> **DATA FOR THE TASK**
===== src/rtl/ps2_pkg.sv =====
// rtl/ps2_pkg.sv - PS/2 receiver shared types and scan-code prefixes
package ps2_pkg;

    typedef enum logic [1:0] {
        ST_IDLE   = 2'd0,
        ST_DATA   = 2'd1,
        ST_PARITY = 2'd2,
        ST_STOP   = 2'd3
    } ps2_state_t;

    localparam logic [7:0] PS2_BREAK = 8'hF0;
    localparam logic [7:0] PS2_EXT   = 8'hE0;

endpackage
==
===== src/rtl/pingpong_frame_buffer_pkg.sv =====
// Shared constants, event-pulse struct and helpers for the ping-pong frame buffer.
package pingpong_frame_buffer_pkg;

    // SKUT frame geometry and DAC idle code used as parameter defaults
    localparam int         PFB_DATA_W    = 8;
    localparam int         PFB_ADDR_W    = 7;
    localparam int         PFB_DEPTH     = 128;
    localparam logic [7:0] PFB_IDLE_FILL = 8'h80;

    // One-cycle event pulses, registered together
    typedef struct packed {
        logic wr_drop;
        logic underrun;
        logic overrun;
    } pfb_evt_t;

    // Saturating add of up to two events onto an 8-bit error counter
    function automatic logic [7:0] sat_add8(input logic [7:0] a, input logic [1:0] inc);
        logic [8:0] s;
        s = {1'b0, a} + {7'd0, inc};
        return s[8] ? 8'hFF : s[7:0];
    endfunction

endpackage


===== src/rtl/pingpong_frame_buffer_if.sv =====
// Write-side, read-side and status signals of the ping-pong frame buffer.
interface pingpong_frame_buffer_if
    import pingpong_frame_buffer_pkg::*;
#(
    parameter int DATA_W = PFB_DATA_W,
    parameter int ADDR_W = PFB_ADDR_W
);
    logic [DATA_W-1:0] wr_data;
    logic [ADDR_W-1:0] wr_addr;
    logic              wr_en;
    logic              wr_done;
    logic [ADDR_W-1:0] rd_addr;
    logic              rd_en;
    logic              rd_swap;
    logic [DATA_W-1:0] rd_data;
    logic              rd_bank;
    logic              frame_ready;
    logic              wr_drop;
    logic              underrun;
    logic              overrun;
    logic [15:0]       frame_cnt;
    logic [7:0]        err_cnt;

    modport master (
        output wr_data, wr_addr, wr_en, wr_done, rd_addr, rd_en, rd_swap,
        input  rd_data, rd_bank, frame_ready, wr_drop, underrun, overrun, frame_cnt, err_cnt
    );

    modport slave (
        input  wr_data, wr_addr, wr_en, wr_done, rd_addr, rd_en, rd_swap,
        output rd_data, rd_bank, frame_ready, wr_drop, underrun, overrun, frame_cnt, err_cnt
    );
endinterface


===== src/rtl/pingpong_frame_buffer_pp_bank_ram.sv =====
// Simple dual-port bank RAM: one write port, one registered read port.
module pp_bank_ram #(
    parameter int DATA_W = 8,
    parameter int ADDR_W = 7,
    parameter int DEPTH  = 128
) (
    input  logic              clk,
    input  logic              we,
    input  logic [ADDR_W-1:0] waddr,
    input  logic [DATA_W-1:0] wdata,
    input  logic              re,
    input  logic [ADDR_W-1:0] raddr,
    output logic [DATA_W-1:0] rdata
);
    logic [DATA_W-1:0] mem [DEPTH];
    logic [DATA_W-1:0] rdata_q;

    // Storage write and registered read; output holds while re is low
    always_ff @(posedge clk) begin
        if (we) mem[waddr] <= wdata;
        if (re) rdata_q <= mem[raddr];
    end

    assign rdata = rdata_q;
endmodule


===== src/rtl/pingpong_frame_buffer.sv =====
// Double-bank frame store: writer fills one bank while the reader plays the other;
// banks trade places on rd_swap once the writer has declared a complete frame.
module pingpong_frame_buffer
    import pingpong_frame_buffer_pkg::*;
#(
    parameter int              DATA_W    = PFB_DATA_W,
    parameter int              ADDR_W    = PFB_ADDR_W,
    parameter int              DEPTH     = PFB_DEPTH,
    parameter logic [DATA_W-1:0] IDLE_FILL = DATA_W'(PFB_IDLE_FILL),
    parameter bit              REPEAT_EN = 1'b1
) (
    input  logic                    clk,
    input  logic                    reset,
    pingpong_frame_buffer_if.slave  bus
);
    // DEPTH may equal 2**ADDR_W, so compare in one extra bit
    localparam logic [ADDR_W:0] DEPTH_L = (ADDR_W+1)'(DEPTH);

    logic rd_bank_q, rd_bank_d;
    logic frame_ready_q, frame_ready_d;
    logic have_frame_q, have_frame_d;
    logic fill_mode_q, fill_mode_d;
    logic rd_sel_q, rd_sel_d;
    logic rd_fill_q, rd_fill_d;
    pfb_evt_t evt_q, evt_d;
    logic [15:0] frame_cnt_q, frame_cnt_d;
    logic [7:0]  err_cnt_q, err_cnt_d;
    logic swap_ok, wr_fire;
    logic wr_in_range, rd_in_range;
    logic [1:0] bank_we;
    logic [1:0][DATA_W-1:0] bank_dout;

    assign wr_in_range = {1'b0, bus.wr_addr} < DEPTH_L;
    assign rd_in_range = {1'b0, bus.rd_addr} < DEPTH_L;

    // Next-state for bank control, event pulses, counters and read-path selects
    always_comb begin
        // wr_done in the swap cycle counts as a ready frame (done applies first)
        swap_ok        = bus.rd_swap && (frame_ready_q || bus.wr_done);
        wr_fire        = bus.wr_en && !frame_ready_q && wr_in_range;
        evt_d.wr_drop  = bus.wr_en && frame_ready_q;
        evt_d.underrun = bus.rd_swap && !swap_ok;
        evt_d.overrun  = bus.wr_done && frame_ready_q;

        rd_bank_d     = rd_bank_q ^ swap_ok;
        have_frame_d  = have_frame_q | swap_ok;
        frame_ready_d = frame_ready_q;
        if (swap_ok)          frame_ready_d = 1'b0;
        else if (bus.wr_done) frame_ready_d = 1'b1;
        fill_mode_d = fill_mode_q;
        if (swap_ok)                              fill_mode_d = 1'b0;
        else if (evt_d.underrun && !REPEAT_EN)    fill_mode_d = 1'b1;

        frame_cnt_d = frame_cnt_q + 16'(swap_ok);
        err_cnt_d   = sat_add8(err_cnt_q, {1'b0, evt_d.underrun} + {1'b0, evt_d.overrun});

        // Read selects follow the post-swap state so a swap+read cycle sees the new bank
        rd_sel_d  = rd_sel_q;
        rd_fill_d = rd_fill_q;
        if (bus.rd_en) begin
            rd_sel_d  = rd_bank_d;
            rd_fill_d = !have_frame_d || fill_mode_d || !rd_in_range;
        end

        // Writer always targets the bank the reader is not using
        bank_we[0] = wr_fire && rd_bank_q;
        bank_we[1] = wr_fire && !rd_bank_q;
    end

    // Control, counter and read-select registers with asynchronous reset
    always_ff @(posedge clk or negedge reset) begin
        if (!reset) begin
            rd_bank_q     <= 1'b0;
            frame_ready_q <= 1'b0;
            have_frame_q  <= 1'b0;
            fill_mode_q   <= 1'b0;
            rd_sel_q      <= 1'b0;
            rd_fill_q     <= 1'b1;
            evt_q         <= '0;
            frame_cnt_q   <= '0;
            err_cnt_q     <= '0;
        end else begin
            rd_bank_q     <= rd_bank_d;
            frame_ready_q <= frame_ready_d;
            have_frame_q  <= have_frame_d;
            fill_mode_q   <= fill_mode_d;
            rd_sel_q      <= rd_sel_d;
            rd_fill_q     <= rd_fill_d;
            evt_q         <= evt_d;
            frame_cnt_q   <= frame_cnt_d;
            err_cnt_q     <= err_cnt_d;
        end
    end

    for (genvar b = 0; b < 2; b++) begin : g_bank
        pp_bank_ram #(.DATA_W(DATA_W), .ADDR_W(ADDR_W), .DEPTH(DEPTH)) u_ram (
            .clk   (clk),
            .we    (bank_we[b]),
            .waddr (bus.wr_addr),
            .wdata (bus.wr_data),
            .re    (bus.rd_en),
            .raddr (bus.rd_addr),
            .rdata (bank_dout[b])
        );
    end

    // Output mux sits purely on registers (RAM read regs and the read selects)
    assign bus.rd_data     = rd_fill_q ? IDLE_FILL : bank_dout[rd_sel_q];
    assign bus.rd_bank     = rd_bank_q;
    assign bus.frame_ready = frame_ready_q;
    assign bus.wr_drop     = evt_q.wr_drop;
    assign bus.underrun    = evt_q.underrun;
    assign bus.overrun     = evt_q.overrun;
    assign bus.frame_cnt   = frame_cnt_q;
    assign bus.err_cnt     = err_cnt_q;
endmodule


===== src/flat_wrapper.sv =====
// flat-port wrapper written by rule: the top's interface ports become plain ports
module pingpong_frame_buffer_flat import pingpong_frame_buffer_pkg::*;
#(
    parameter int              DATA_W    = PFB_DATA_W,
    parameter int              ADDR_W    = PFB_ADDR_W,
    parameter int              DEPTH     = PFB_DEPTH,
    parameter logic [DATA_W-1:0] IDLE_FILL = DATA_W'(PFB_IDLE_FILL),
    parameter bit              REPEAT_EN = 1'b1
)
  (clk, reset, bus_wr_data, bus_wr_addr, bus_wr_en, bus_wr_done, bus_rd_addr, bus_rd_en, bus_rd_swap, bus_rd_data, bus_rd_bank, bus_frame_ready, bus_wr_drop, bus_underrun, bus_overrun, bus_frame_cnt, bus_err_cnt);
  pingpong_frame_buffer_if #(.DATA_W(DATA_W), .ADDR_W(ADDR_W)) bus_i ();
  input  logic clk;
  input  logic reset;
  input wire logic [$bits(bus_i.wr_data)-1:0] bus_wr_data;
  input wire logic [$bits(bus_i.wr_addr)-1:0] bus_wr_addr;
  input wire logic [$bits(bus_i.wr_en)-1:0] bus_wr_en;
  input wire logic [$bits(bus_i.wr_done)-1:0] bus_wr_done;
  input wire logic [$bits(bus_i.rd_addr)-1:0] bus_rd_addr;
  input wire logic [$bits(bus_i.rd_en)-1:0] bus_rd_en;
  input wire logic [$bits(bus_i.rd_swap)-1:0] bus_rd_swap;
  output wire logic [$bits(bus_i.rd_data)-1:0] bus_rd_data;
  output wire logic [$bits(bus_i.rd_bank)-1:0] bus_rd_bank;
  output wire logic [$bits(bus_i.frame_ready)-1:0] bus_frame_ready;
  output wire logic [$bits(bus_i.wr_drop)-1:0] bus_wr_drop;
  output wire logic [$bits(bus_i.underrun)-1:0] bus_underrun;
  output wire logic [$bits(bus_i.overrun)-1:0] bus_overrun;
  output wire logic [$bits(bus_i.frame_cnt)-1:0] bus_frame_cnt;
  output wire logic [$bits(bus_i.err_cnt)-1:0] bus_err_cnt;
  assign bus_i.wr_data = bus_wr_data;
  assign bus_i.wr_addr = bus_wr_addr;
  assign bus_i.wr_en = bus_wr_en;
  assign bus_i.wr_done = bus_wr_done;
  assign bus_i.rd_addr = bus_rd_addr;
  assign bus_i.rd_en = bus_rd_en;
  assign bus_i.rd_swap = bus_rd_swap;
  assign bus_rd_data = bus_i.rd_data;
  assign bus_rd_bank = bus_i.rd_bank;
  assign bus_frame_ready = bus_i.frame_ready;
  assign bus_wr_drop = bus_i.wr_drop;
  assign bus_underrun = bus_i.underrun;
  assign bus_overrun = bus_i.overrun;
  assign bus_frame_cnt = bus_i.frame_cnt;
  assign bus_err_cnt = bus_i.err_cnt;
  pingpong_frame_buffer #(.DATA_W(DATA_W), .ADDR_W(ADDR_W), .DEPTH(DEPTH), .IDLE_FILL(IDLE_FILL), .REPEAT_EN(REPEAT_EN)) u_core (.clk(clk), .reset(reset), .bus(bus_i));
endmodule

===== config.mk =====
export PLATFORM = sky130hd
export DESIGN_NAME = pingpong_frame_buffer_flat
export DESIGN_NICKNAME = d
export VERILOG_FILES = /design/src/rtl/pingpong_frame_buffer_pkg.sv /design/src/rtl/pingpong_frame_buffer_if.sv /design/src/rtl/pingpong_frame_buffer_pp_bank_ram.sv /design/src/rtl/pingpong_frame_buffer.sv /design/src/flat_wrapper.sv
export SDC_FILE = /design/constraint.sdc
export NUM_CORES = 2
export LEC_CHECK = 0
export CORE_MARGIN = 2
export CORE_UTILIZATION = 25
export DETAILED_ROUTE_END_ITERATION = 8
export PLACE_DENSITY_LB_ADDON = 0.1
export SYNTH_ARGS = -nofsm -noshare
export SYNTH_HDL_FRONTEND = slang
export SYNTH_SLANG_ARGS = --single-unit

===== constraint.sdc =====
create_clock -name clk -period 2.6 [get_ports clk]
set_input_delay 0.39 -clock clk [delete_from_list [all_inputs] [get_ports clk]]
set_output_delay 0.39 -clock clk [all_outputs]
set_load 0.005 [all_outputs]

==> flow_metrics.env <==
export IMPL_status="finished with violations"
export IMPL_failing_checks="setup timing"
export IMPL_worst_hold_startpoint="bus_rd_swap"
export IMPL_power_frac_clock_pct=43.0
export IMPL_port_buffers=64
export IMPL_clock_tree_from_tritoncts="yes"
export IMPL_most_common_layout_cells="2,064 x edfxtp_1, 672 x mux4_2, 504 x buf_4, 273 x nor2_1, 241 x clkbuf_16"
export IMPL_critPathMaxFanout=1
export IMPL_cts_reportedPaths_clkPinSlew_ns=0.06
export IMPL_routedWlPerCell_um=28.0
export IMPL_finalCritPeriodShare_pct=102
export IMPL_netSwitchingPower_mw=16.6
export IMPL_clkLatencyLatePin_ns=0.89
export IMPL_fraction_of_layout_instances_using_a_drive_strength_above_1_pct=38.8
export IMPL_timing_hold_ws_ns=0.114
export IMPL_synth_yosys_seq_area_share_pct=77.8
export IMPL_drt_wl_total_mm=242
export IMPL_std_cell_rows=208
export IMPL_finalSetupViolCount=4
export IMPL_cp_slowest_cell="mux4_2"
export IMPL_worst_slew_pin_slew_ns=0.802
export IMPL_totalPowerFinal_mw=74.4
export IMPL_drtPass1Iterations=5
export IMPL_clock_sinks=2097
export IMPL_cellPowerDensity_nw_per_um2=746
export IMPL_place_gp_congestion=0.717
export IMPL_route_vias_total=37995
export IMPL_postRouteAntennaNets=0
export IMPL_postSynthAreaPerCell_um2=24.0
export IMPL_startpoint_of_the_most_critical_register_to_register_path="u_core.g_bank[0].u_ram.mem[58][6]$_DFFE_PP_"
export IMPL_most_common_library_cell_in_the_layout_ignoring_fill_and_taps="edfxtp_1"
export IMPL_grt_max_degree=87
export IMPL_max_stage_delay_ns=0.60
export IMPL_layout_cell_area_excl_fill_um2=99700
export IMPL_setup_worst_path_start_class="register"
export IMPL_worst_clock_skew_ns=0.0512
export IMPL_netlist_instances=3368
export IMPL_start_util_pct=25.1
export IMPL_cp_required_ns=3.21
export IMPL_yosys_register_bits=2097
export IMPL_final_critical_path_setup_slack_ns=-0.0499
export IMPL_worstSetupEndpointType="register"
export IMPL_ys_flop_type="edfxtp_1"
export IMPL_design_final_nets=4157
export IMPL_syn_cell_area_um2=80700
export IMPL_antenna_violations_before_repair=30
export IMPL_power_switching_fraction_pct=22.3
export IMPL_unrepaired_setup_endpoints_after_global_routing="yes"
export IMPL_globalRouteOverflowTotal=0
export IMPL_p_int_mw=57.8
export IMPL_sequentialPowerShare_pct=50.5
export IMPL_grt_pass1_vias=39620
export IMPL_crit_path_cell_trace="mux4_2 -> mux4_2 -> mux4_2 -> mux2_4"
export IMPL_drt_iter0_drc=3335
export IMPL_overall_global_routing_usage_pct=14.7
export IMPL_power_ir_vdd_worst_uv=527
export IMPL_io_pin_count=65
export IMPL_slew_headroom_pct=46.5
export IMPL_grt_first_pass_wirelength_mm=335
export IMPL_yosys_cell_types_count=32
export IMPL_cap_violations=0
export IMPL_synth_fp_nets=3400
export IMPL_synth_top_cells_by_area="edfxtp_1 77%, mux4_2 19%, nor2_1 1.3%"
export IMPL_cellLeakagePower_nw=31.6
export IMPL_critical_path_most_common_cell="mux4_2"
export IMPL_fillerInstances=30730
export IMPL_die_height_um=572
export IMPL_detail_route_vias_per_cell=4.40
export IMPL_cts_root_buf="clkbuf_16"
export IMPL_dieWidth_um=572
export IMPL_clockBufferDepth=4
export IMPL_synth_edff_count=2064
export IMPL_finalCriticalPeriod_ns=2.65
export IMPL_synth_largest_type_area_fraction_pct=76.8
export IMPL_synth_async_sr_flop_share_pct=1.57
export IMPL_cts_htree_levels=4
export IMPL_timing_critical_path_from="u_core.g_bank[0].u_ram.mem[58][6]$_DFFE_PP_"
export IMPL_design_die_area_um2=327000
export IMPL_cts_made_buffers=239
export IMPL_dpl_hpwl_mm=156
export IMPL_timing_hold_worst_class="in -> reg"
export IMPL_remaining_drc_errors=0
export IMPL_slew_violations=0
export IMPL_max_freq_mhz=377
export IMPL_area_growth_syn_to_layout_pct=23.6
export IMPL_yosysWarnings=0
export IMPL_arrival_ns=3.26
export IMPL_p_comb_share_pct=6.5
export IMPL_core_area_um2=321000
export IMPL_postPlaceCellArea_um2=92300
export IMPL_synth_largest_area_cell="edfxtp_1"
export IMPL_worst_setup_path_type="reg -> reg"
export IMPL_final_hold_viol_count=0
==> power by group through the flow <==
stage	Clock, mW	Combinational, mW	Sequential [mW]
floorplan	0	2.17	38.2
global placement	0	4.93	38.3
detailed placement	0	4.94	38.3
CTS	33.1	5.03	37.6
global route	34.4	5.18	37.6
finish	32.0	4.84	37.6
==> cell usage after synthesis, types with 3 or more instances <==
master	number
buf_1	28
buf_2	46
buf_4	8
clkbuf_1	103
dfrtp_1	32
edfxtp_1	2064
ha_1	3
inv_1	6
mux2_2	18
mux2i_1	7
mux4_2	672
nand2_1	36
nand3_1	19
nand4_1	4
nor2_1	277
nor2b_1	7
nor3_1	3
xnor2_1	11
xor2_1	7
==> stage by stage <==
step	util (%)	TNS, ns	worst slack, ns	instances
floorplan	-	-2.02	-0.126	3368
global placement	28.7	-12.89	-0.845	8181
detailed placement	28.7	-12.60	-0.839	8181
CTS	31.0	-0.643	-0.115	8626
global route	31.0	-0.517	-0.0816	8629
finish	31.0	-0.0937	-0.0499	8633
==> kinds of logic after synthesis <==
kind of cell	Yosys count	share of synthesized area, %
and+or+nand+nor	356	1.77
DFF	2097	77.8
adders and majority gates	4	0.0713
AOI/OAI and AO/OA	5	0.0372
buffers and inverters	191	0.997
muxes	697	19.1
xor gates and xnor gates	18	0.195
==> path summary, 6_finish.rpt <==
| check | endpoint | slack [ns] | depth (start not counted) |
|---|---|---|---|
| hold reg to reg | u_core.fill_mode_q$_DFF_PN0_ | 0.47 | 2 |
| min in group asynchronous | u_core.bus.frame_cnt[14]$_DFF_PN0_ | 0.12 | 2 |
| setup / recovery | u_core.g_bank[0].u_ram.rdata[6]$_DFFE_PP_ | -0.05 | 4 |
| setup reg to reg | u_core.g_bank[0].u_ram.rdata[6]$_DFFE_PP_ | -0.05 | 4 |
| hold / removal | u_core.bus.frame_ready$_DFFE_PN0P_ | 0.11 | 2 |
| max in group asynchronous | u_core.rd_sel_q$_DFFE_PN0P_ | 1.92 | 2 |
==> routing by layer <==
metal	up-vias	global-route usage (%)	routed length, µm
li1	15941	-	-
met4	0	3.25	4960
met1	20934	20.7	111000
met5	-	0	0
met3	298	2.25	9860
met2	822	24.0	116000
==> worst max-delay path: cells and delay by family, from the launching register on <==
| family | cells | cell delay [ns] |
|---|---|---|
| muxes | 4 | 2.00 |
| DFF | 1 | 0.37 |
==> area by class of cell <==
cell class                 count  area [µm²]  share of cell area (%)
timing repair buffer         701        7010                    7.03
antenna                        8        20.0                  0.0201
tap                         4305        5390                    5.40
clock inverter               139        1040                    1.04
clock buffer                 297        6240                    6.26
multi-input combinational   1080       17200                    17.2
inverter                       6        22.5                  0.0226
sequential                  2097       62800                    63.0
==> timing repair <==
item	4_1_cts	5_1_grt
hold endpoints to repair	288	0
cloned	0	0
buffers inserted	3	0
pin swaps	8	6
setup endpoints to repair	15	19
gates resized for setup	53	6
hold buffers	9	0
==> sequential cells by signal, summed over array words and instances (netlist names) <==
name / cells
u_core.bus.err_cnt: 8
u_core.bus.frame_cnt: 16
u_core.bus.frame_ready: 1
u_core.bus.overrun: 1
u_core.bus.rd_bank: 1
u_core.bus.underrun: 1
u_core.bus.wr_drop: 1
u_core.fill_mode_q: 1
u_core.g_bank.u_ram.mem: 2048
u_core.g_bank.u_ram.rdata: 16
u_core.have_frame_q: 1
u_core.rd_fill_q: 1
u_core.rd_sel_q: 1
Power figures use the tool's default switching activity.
* * *
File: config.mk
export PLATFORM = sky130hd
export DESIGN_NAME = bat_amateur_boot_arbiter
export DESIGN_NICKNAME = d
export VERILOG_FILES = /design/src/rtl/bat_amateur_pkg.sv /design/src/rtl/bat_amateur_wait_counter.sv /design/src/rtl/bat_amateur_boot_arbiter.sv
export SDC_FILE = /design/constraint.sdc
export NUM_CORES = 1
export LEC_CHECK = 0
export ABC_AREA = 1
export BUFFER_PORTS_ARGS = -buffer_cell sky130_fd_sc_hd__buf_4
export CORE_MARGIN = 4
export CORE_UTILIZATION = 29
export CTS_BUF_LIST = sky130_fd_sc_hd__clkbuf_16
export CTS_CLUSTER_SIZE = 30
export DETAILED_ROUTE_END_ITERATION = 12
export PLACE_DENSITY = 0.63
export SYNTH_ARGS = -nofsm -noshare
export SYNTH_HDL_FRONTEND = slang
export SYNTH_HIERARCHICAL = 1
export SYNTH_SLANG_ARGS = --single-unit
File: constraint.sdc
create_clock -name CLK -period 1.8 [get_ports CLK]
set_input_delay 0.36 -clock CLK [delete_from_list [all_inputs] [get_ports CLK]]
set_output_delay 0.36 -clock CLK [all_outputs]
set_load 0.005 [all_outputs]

> **WHAT YOU SHOULD DO**
Show all lines above containing "reset".

> **WORKED SOLUTION**
    input  logic                    reset,
    // Control, counter and read-select registers with asynchronous reset
    always_ff @(posedge clk or negedge reset) begin
        if (!reset) begin
  (clk, reset, bus_wr_data, bus_wr_addr, bus_wr_en, bus_wr_done, bus_rd_addr, bus_rd_en, bus_rd_swap, bus_rd_data, bus_rd_bank, bus_frame_ready, bus_wr_drop, bus_underrun, bus_overrun, bus_frame_cnt, bus_err_cnt);
  input  logic reset;
  pingpong_frame_buffer #(.DATA_W(DATA_W), .ADDR_W(ADDR_W), .DEPTH(DEPTH), .IDLE_FILL(IDLE_FILL), .REPEAT_EN(REPEAT_EN)) u_core (.clk(clk), .reset(reset), .bus(bus_i));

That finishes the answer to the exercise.